Aim of the exercise:
I would like you to transcribe all of the data exactly.

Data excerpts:
────────────────────

## src/rtl/psrx_pkg.sv

```systemverilog
// Shared definitions for the serial receive synchronisation path.
package psrx_pkg;

  localparam int          BYTE_W     = 8;
  localparam logic [7:0]  COMMA_BYTE = 8'hBC;

  typedef enum logic [1:0] {
    HUNT   = 2'd0,
    ALIGN  = 2'd1,
    ACTIVE = 2'd2
  } state_t;

endpackage

```

## src/rtl/psrx_shifter.sv

```systemverilog
// Serial-in shift register with a modulo-8 bit counter.
// o_shift_nxt is the byte window including the bit sampled on this edge;
// o_bit_last flags that this edge completes a byte in the current phase.
module psrx_shifter
  import psrx_pkg::*;
(
  input  logic              clk_32f,
  input  logic              reset,
  input  logic              i_data,
  input  logic              i_realign,
  output logic [BYTE_W-1:0] o_shift_nxt,
  output logic              o_bit_last
);

  logic [BYTE_W-1:0] r_shift;
  logic [2:0]        r_bit_cnt;

  assign o_shift_nxt = {r_shift[BYTE_W-2:0], i_data};
  assign o_bit_last  = (r_bit_cnt == 3'd7);

  // Shift one bit in per edge; realign restarts the byte phase so the next bit is bit 0.
  // NOTE: sequential state uses non-blocking assignments so every register samples pre-edge values.
  always_ff @(posedge clk_32f or posedge reset) begin
    if (reset) begin
      r_shift   <= '0;
      r_bit_cnt <= 3'd0;
    end else begin
      r_shift <= o_shift_nxt;
      if (i_realign) r_bit_cnt <= 3'd0;
      else           r_bit_cnt <= r_bit_cnt + 3'd1;
    end
  end

endmodule

```

## src/rtl/psrx_sync_ctrl.sv

```systemverilog
// Receive synchronisation controller: hunts for the comma byte, requires
// BC_THRESH consecutive aligned commas before declaring the link active,
// then delivers non-comma bytes with a valid flag.
module psrx_sync_ctrl
  import psrx_pkg::*;
#(
  parameter logic [7:0] COMMA     = COMMA_BYTE,
  parameter int         BC_THRESH = 4
) (
  input  logic              clk_32f,
  input  logic              reset,
  input  logic              data_in,
  output logic [BYTE_W-1:0] data_out,
  output logic              valid_out,
  output logic              active,
  output logic              byte_strobe
);

  localparam logic [3:0] THRESH = 4'(BC_THRESH);

  logic [BYTE_W-1:0] w_shift_nxt;
  logic              w_bit_last;
  logic              w_realign;
  logic              w_is_comma;

  state_t            r_state;
  state_t            w_state_nxt;
  logic [3:0]        r_bc_cnt;
  logic [3:0]        w_bc_cnt_nxt;
  logic [BYTE_W-1:0] r_data;
  logic [BYTE_W-1:0] w_data_nxt;
  logic              r_valid;
  logic              w_valid_nxt;
  logic              r_strobe;
  logic              w_strobe_nxt;

  psrx_shifter u_shifter (
    .clk_32f     (clk_32f),
    .reset       (reset),
    .i_data      (data_in),
    .i_realign   (w_realign),
    .o_shift_nxt (w_shift_nxt),
    .o_bit_last  (w_bit_last)
  );

  assign w_is_comma = (w_shift_nxt == COMMA);

  // Next-state, comma counting and output update decisions.
  // NOTE: every signal gets a default before the case so no path can infer a latch.
  always_comb begin
    w_state_nxt  = r_state;
    w_bc_cnt_nxt = r_bc_cnt;
    w_realign    = 1'b0;
    w_strobe_nxt = 1'b0;
    w_data_nxt   = r_data;
    w_valid_nxt  = r_valid;
    case (r_state)
      HUNT: begin
        // Bit-slip search: any bit offset may start a byte.
        if (w_is_comma) begin
          w_realign    = 1'b1;
          w_bc_cnt_nxt = 4'd1;
          w_state_nxt  = (THRESH == 4'd1) ? ACTIVE : ALIGN;
        end
      end
      ALIGN: begin
        if (w_bit_last) begin
          w_strobe_nxt = 1'b1;
          if (w_is_comma) begin
            w_bc_cnt_nxt = r_bc_cnt + 4'd1;
            if (r_bc_cnt + 4'd1 == THRESH) w_state_nxt = ACTIVE;
          end else begin
            // A broken comma run discards alignment; the search resumes on the next edge.
            w_bc_cnt_nxt = 4'd0;
            w_state_nxt  = HUNT;
          end
        end
      end
      ACTIVE: begin
        // bc_cnt is held here; only reset leaves this state.
        if (w_bit_last) begin
          w_strobe_nxt = 1'b1;
          if (w_is_comma) begin
            w_valid_nxt = 1'b0;
          end else begin
            w_data_nxt  = w_shift_nxt;
            w_valid_nxt = 1'b1;
          end
        end
      end
      default: begin
        w_state_nxt  = HUNT;
        w_bc_cnt_nxt = 4'd0;
        w_valid_nxt  = 1'b0;
      end
    endcase
  end

  // State, comma counter and registered outputs.
  always_ff @(posedge clk_32f or posedge reset) begin
    if (reset) begin
      r_state  <= HUNT;
      r_bc_cnt <= 4'd0;
      r_data   <= '0;
      r_valid  <= 1'b0;
      r_strobe <= 1'b0;
    end else begin
      r_state  <= w_state_nxt;
      r_bc_cnt <= w_bc_cnt_nxt;
      r_data   <= w_data_nxt;
      r_valid  <= w_valid_nxt;
      r_strobe <= w_strobe_nxt;
    end
  end

  assign data_out    = r_data;
  assign valid_out   = r_valid;
  assign active      = (r_state == ACTIVE);
  assign byte_strobe = r_strobe;

endmodule

```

────────────────────

Written reply:
## src/rtl/psrx_pkg.sv

```systemverilog
// Shared definitions for the serial receive synchronisation path.
package psrx_pkg;

  localparam int          BYTE_W     = 8;
  localparam logic [7:0]  COMMA_BYTE = 8'hBC;

  typedef enum logic [1:0] {
    HUNT   = 2'd0,
    ALIGN  = 2'd1,
    ACTIVE = 2'd2
  } state_t;

endpackage

```

## src/rtl/psrx_shifter.sv

```systemverilog
// Serial-in shift register with a modulo-8 bit counter.
// o_shift_nxt is the byte window including the bit sampled on this edge;
// o_bit_last flags that this edge completes a byte in the current phase.
module psrx_shifter
  import psrx_pkg::*;
(
  input  logic              clk_32f,
  input  logic              reset,
  input  logic              i_data,
  input  logic              i_realign,
  output logic [BYTE_W-1:0] o_shift_nxt,
  output logic              o_bit_last
);

  logic [BYTE_W-1:0] r_shift;
  logic [2:0]        r_bit_cnt;

  assign o_shift_nxt = {r_shift[BYTE_W-2:0], i_data};
  assign o_bit_last  = (r_bit_cnt == 3'd7);

  // Shift one bit in per edge; realign restarts the byte phase so the next bit is bit 0.
  // NOTE: sequential state uses non-blocking assignments so every register samples pre-edge values.
  always_ff @(posedge clk_32f or posedge reset) begin
    if (reset) begin
      r_shift   <= '0;
      r_bit_cnt <= 3'd0;
    end else begin
      r_shift <= o_shift_nxt;
      if (i_realign) r_bit_cnt <= 3'd0;
      else           r_bit_cnt <= r_bit_cnt + 3'd1;
    end
  end

endmodule

```

## src/rtl/psrx_sync_ctrl.sv

```systemverilog
// Receive synchronisation controller: hunts for the comma byte, requires
// BC_THRESH consecutive aligned commas before declaring the link active,
// then delivers non-comma bytes with a valid flag.
module psrx_sync_ctrl
  import psrx_pkg::*;
#(
  parameter logic [7:0] COMMA     = COMMA_BYTE,
  parameter int         BC_THRESH = 4
) (
  input  logic              clk_32f,
  input  logic              reset,
  input  logic              data_in,
  output logic [BYTE_W-1:0] data_out,
  output logic              valid_out,
  output logic              active,
  output logic              byte_strobe
);

  localparam logic [3:0] THRESH = 4'(BC_THRESH);

  logic [BYTE_W-1:0] w_shift_nxt;
  logic              w_bit_last;
  logic              w_realign;
  logic              w_is_comma;

  state_t            r_state;
  state_t            w_state_nxt;
  logic [3:0]        r_bc_cnt;
  logic [3:0]        w_bc_cnt_nxt;
  logic [BYTE_W-1:0] r_data;
  logic [BYTE_W-1:0] w_data_nxt;
  logic              r_valid;
  logic              w_valid_nxt;
  logic              r_strobe;
  logic              w_strobe_nxt;

  psrx_shifter u_shifter (
    .clk_32f     (clk_32f),
    .reset       (reset),
    .i_data      (data_in),
    .i_realign   (w_realign),
    .o_shift_nxt (w_shift_nxt),
    .o_bit_last  (w_bit_last)
  );

  assign w_is_comma = (w_shift_nxt == COMMA);

  // Next-state, comma counting and output update decisions.
  // NOTE: every signal gets a default before the case so no path can infer a latch.
  always_comb begin
    w_state_nxt  = r_state;
    w_bc_cnt_nxt = r_bc_cnt;
    w_realign    = 1'b0;
    w_strobe_nxt = 1'b0;
    w_data_nxt   = r_data;
    w_valid_nxt  = r_valid;
    case (r_state)
      HUNT: begin
        // Bit-slip search: any bit offset may start a byte.
        if (w_is_comma) begin
          w_realign    = 1'b1;
          w_bc_cnt_nxt = 4'd1;
          w_state_nxt  = (THRESH == 4'd1) ? ACTIVE : ALIGN;
        end
      end
      ALIGN: begin
        if (w_bit_last) begin
          w_strobe_nxt = 1'b1;
          if (w_is_comma) begin
            w_bc_cnt_nxt = r_bc_cnt + 4'd1;
            if (r_bc_cnt + 4'd1 == THRESH) w_state_nxt = ACTIVE;
          end else begin
            // A broken comma run discards alignment; the search resumes on the next edge.
            w_bc_cnt_nxt = 4'd0;
            w_state_nxt  = HUNT;
          end
        end
      end
      ACTIVE: begin
        // bc_cnt is held here; only reset leaves this state.
        if (w_bit_last) begin
          w_strobe_nxt = 1'b1;
          if (w_is_comma) begin
            w_valid_nxt = 1'b0;
          end else begin
            w_data_nxt  = w_shift_nxt;
            w_valid_nxt = 1'b1;
          end
        end
      end
      default: begin
        w_state_nxt  = HUNT;
        w_bc_cnt_nxt = 4'd0;
        w_valid_nxt  = 1'b0;
      end
    endcase
  end

  // State, comma counter and registered outputs.
  always_ff @(posedge clk_32f or posedge reset) begin
    if (reset) begin
      r_state  <= HUNT;
      r_bc_cnt <= 4'd0;
      r_data   <= '0;
      r_valid  <= 1'b0;
      r_strobe <= 1'b0;
    end else begin
      r_state  <= w_state_nxt;
      r_bc_cnt <= w_bc_cnt_nxt;
      r_data   <= w_data_nxt;
      r_valid  <= w_valid_nxt;
      r_strobe <= w_strobe_nxt;
    end
  end

  assign data_out    = r_data;
  assign valid_out   = r_valid;
  assign active      = (r_state == ACTIVE);
  assign byte_strobe = r_strobe;

endmodule

```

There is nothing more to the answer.